そしてカメリアは、博士の腕に包まれて、どうしても、このまま溶けていくような幸福を感じざるをえませんでした。いやよ。本当は男なんて、大嫌い。みんな意地悪なんだもの。でも、どうして、先生は、先生だけは…。
どれだけ時間が経ったものか、やがてカメリアは、胸に十分に愛が満ちて、そっと顔を博士の胸から離し、うつむいて涙を拭きながら、「ごめんなさい、先生」とつぶやきました。「い、いや、僕の方こそ…」博士は、再び自分の腕が自由になり、ほっとしましたが、同時に、カメリアが自分の腕から離れてしまったことを、少し残念がっている自分に気づいて、また混乱しました。

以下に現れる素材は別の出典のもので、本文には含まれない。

### flow/design.v
module adder#(
		parameter n = 32
) 
(
input [n-1:0] a,b,
output [n-1:0] y
);
wire [n:0] w;
assign w[0]=0;
genvar i;
generate 
for(i=0;i<=n-1;i=i+1) begin:adding
        FA FA_inst(.a(a[i]),.b(b[i]), .cin(w[i]), .cout(w[i+1]), .s(y[i]));
    end
endgenerate
endmodule
module FA(input a, input b, input cin, output cout, output s);
assign {cout,s}=a+b+cin;
endmodule
### flow/constraint.sdc
current_design adder

set clk_period 30.2
set clk_io_pct 0.2

create_clock -name clk0 -period $clk_period

set non_clock_inputs [all_inputs -no_clocks]
set_input_delay [expr $clk_period * $clk_io_pct] -clock clk0 $non_clock_inputs
set_output_delay [expr $clk_period * $clk_io_pct] -clock clk0 [all_outputs]
### flow/run.sh
#!/bin/bash
# OpenROAD 26Q1-2900-gdf79404cd8, Yosys 0.63+post, stock flow scripts
make -C /OpenROAD-flow-scripts/flow DESIGN_CONFIG=/design/flow/config.mk WORK_HOME=/design/flow/orfs finish
### flow/config.mk
export PLATFORM = sky130hd
export DESIGN_NAME = adder
export DESIGN_NICKNAME = adder
export VERILOG_FILES = /design/flow/design.v
export SDC_FILE = /design/flow/constraint.sdc
export NUM_CORES = 4
export LEC_CHECK = 1
export CORE_AREA = 10 10 82 82
export DIE_AREA = 0 0 92 92
export SYNTH_HDL_FRONTEND = slang
==> flow_summary.ini <==
; flow metrics
[run_status]
outcome = completed

[grt]
grt_start_max_net_pins = 2
gr-total-overflow = 0
grt_first_pass_wirelength_mm = 4.726
grt_pass1_vias = 912
antenna_found_initial = 0
grt_use_total_pct = 7.107

[pwr]
power_switching_w = 0.000008816
peakVddDrop_v = 0.000007429
swShare_pct = 25.43
p_leak_nw = 0.6430
combPwrFrac_pct = 100.0
clkPwrFrac_pct = 0
p_int_w = 0.00002585
power.density_mw_per_mm2 = 20.34
p_seq_share_pct = 0

[drt]
drtAntennaViolNets = 0
first_iter_violations = 0
drc = 0
routedWlPerCell_um = 15.06
via_count = 712
avgViaCountPerCell = 3.507
routed_wl_mm = 3.057
diodes = 0
first_pass_iters = 1

[die]
initial_core_util_pct = 17.65
rows = 26
die_h_um = 92
ios = 96
die_w_um = 92
dieArea_mm2 = 0.008464
coreArea_mm2 = 0.005075

[place]
hpwl_mm = 3.064
pre_cts_ws_ns = 5.051
gp_congestion = 0.8274
placed_area_mm2 = 0.001704
io_buffer_count = 96

[setup_path]
crit_path_max_fanout = 1
crit_path_frequent_cell = fa_1
critPathSlowestCell = clkdlybuf4s50_1
max_stage_delay_ns = 0.47
end_kind = output port
startpoint_type = input port
critPathKind = input port to output port
required_ns = 24.16
worstPathArrival_ns = 19.04

[sta]
timing.fmax_mhz = 39.87
slew_headroom_pct = 91.69
worst_slew_pin_slew_ns = 0.1243
period_used_pct = 83.05
tns_ns = 0
finalMaxSlewViolations = 0
timing.final.ws_setup_ns = 5.120
period_minus_slack_ns = 25.08
setup_violations = 0
grt_setup_unrepaired = no
hold_violations = 0
holdWs_ns = 13.13

[synth]
syn_inst = 69
synth_area_leader_cell = fa_1
syn-cell-area_um2 = 895.9
top_area_share_pct = 67.04
top_cells_by_area = fa_1, buf_4, xor3_1, inv_1, ha_1
synth_cell_types = 5
syn_avg_cell_area_um2 = 12.98
ys_seq_share_pct = 0
ys_chip_area_um2 = 895.9
synth_warnings = 0
yosys_cells = 69

[min_path]
min_path_type = input port to output port

[clock_network]
post_cts_buffers = 0
cts.repair.resized = 0
holdBufCountCts = 0

[final_layout]
flop_area_um2 = 0
drive_gt1_share_pct = 0
ff_count = 0
area_delta_synth_final_pct = 90.22
final_area_mm2 = 0.001704
fill_cells = 511
clock_buffers = 0

[flow_run]
warnings = 32
cap_violations = 0
==> cell usage after synthesis (all sizes together) <==
cell	number
inv	5
xor3	1
fa	30
ha	1
buf	32
==> stage by stage <==
stage | utilization [%] | power, W | std cells
2_1_floorplan | - | 0.00001699 | 69
3_3_place_gp | 33.58 | 0.00003565 | 203
3_5_place_dp | 33.58 | 0.00003570 | 203
4_1_cts | 33.58 | 0.00003589 | 203
5_1_grt | 33.58 | 0.00003934 | 203
6_report | 33.58 | 0.00003467 | 203
==> power by group through the flow <==
stage,clock (W),sequential [W],combinational [W]
CTS,0,0,0.0000359
finish,0,0,0.0000347
global route,0,0,0.0000393
==> logic make-up after synthesis <==
family     count (synthesis)  share of synthesized area [%]
buf+inv                   37                          28.91
fa+ha+maj                 31                          68.44
xor+xnor                   1                          2.653
==> critical path: cells and delay by family <==
kind	cells	cell delay (ns)
adders and majority gates	31	11.83
buffers and inverters	4	0.99
xor gates and xnor gates	1	0.19
==> area by class of cell <==
class,count,area (um^2),area share (%)
Tap cell,70,87.58,5.140
Multi-Input combinational cell,32,636.9,37.37
Timing Repair Buffer,96,960.9,56.39
Inverter,5,18.77,1.101
==> final timing paths <==
kind                  startpoint  endpoint  depth (start not counted)
worst max-delay path        a[0]     y[31]                         36
worst min-delay path        b[0]      y[0]                          3
==> placed cells by master (no fill, tap or decap) <==
master,n
clkdlybuf4s50_1,96
fa_1,30
inv_1,5
xor3_1,1
ha_1,1
==> per-layer routing <==
| metal | track usage (%) | wire length, um |
|---|---|---|
| met2 | 9.000 | 962 |
| met4 | 0 | 0 |
| met5 | 0 | 0 |
| met3 | 6.178 | 704 |
| met1 | 9.569 | 1389 |
Power is estimated from default activity; no workload was simulated.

なんなんだこれは。ちょっと待て。落ち着け。よおく考えろ。一体何をしにきたんだ、僕は。博士はずり落ちた眼鏡をなおすと、ようやく一番大事な用を思い出し、袋の中を探って、中からひとつの細長い箱を取り出しました。
「…そう、そうだ。ぼ、僕もね、ようやく、魔法を、いろいろ使えるようになったんだよ。いや、呪文と言っても、けっこう難しいもんだね。ほら、その、Fのね、発音が特殊なんだ。舌をね、かなり無理な感じにねじらないと、言えないんだね。でも練習して、なんとかできるようになったんだ。ほら、見てごらん」
そう言うと、博士はその細長い箱を開けて、二人に見せました。その箱の中には、黄色みがかった薄紅色の、雫の形をした小さな石を、細い銀の鎖に通した、きれいなペンダントが入っていました。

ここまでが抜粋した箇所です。